If you’re developing an application in Ruby on Rails framework, there are many situations when you should consider using tableless models. The advantages you’d get are:

  • consistent application structure, because you’re using models to represent objects in your app

  • routes available for free if you also define controllers dedicated for those models, resulting in RESTful application

  • easy validation (just like with normal models) and other goodies shipped with Active Record

  • easier testing with unit tests

  • form building as easy as with normal models

If you’re familiar with “fat model, skinny controller” concept you’ll find more reasons.

An example situation: you give the users an ability to recommends object they find on the site to their friends. They can recommend photos and articles. You do not want to track those recommendations in database. Your model file would look like this.
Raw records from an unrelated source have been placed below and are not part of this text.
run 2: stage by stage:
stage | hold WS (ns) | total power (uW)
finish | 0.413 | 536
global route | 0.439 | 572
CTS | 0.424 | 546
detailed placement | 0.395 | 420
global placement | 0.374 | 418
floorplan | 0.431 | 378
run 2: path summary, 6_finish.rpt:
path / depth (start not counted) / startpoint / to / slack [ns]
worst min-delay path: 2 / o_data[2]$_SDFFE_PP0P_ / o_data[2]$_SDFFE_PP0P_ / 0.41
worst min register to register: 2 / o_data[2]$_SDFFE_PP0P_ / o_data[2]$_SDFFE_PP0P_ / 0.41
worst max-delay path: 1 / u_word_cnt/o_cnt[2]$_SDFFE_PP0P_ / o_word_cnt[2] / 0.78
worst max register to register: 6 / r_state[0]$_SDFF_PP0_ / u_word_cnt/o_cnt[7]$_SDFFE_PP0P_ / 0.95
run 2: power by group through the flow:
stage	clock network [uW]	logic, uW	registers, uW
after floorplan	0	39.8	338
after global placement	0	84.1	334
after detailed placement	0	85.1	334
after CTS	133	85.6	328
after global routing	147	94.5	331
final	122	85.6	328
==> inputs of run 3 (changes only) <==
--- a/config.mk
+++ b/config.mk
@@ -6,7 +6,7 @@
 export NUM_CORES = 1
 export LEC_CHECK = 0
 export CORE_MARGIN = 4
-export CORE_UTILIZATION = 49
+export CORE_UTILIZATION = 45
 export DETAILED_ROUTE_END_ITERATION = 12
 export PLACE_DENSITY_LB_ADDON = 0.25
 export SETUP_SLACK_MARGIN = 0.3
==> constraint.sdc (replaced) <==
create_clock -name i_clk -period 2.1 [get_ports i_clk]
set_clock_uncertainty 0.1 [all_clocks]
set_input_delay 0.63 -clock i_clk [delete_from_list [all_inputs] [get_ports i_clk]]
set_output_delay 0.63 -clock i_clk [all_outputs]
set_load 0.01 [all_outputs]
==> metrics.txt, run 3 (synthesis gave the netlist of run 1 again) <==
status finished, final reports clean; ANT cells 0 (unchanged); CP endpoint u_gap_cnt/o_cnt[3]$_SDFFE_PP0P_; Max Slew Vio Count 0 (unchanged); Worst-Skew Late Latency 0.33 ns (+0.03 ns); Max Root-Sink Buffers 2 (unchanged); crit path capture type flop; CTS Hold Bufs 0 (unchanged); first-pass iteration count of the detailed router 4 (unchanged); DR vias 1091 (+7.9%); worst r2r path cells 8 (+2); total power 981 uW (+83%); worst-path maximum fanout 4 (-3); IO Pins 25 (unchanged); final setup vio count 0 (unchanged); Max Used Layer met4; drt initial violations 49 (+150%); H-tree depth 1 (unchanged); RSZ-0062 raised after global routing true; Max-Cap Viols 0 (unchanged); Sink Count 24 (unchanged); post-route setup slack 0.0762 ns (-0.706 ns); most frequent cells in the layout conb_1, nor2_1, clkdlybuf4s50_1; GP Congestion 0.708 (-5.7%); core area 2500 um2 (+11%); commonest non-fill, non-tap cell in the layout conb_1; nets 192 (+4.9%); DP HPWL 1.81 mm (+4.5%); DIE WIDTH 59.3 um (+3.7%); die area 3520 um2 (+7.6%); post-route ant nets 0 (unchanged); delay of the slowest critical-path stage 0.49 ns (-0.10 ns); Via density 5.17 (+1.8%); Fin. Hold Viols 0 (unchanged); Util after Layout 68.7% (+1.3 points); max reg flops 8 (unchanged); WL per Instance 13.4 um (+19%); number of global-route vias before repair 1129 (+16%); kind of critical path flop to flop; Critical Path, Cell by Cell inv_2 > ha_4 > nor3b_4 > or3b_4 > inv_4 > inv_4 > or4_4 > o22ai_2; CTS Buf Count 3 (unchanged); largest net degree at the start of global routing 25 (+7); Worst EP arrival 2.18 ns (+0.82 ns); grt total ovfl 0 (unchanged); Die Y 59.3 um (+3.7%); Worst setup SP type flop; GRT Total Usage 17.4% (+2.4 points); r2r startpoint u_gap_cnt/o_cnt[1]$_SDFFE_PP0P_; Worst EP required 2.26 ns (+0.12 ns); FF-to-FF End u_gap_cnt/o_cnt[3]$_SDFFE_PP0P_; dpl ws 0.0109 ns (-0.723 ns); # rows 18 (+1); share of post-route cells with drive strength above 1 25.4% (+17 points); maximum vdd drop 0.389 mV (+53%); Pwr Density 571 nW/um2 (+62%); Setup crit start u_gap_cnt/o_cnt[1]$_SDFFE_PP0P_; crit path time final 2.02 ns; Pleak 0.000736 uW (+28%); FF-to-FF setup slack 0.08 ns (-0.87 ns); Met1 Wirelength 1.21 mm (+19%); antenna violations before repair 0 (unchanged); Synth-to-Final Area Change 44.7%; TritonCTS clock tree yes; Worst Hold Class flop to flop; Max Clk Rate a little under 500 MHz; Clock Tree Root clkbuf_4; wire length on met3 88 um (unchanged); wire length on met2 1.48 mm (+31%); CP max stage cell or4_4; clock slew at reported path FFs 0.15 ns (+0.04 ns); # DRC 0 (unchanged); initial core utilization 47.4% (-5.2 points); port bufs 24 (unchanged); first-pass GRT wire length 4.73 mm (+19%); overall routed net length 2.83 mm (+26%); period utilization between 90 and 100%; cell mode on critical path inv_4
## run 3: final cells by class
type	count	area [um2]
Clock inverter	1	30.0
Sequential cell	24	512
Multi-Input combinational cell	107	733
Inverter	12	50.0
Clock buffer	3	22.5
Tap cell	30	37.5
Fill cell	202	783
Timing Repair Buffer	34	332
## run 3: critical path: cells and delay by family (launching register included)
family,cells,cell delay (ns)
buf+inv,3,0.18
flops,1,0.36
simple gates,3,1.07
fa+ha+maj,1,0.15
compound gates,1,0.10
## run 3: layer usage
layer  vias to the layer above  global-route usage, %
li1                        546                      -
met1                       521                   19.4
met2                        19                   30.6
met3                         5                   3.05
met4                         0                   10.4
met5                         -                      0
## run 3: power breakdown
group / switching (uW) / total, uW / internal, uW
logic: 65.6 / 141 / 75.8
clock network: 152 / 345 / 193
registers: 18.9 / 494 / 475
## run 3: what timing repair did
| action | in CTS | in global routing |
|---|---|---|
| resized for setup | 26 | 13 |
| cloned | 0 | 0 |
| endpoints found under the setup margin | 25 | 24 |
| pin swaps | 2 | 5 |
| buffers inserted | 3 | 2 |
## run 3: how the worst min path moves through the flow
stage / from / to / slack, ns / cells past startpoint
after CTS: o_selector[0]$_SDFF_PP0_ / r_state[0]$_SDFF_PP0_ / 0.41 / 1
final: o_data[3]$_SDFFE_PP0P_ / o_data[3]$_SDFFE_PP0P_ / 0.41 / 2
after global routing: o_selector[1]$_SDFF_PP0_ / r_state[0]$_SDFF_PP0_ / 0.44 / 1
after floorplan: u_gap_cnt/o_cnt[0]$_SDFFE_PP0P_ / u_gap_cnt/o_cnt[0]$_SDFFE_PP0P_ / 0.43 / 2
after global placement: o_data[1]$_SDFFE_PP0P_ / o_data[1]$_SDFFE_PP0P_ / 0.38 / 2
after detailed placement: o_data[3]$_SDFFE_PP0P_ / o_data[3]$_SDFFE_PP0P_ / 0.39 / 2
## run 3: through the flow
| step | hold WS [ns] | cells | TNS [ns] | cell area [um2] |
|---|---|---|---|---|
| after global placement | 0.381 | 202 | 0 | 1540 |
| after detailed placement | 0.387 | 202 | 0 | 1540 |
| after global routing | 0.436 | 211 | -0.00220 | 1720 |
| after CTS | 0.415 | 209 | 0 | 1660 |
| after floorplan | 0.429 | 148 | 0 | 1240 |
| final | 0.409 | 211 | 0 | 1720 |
class Recommendation < ActiveRecord::Base
  class_inheritable_accessor :columns
  self.columns = []

  def self.column(name, sql_type = nil, default = nil, null = true)
    columns << ActiveRecord::ConnectionAdapters::Column.new(name.to_s, default, sql_type.to_s, null)

  column :recommendable_type, :string
  column :recommendable_id, :integer
  column :email, :string
  column :body, :text

  belongs_to :recommendable, :polymorphic => true

  validates_presence_of :recommendable
  validates_associated :recommendable
  validates_format_of :email, :with => /^$|^\S+\@(\[?)[a-zA-Z0-9\-\.]+\.([a-zA-Z]{2,4}|[0-9]{1,4})(\]?)$/ix
  validates_presence_of :body

As you can see the only difference in model definition is that you need to provide the columns yourself.

The idea was borrowed from this snippet.

In the next article I’ll cover polymorphic controllers which will help to convert above example into complete one.

[edit: Thanks to Curran Schiefelbein for making this work when tableless model is inherited by another model.]